Using the listing below, print exactly everything from the line with "-0.169 | -1.59 |" down to the line with "No activity file", both included, and nothing more.

THE DATA:

=== Begin Enclosure ===

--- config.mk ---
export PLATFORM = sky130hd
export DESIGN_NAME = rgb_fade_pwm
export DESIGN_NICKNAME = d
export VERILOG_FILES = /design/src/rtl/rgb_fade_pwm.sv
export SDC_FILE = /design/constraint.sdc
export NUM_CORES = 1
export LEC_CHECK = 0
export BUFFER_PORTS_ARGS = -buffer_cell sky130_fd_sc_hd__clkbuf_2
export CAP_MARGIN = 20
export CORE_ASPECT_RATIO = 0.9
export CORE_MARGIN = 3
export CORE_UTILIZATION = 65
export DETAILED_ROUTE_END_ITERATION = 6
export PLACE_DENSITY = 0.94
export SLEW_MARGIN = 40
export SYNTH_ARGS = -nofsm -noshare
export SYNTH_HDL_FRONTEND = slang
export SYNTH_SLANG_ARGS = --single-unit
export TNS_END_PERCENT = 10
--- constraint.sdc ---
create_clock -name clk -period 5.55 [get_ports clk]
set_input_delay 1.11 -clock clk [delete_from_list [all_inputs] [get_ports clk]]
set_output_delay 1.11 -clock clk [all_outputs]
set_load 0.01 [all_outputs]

=== End Enclosure ===
=== Begin Enclosure ===

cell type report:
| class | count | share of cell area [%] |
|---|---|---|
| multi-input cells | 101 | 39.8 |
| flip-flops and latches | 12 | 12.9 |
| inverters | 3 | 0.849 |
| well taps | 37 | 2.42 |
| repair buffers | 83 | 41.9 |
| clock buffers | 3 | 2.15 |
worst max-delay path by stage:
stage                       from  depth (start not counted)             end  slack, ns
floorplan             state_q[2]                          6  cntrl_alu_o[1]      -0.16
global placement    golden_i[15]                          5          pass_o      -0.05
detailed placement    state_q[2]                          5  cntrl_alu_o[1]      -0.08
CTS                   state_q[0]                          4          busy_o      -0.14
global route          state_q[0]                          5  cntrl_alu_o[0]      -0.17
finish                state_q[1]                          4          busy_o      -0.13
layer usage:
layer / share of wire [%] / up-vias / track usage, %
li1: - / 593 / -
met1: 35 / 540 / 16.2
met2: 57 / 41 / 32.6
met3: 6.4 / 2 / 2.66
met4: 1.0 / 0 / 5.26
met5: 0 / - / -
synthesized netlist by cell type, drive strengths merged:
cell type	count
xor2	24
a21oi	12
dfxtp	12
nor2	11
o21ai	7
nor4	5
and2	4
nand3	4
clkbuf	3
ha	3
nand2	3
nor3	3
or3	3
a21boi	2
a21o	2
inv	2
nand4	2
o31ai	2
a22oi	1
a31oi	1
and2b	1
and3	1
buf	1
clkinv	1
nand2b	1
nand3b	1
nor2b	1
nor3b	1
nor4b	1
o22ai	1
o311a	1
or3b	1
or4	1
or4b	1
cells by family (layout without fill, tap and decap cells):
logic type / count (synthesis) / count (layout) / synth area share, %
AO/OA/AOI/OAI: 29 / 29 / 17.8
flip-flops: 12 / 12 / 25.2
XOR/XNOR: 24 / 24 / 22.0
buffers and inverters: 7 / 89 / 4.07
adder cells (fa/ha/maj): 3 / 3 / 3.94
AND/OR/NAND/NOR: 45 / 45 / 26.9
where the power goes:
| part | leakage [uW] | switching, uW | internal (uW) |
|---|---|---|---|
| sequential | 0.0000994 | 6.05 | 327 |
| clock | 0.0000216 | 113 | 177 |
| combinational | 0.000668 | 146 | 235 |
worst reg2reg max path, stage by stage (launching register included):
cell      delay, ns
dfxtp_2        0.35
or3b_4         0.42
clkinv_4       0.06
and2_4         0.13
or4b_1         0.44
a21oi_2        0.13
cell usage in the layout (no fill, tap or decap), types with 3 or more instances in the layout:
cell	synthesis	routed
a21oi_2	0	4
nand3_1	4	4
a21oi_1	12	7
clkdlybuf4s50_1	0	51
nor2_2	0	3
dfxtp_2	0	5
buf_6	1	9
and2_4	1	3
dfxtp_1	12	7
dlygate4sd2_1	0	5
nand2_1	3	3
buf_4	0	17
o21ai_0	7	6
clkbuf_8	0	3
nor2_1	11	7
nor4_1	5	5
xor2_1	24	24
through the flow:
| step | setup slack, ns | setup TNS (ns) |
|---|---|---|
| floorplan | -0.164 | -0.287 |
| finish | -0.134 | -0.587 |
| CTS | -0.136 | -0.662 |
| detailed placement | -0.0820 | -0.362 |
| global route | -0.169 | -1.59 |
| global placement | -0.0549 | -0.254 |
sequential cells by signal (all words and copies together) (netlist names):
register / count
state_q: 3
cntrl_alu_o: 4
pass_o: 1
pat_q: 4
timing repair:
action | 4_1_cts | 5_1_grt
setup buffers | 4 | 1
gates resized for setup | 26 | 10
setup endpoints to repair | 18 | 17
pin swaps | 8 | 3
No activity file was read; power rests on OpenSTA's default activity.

=== End Enclosure ===

OUTPUT FOR THIS TASK:
| global route | -0.169 | -1.59 |
| global placement | -0.0549 | -0.254 |
sequential cells by signal (all words and copies together) (netlist names):
register / count
state_q: 3
cntrl_alu_o: 4
pass_o: 1
pat_q: 4
timing repair:
action | 4_1_cts | 5_1_grt
setup buffers | 4 | 1
gates resized for setup | 26 | 10
setup endpoints to repair | 18 | 17
pin swaps | 8 | 3
No activity file was read; power rests on OpenSTA's default activity.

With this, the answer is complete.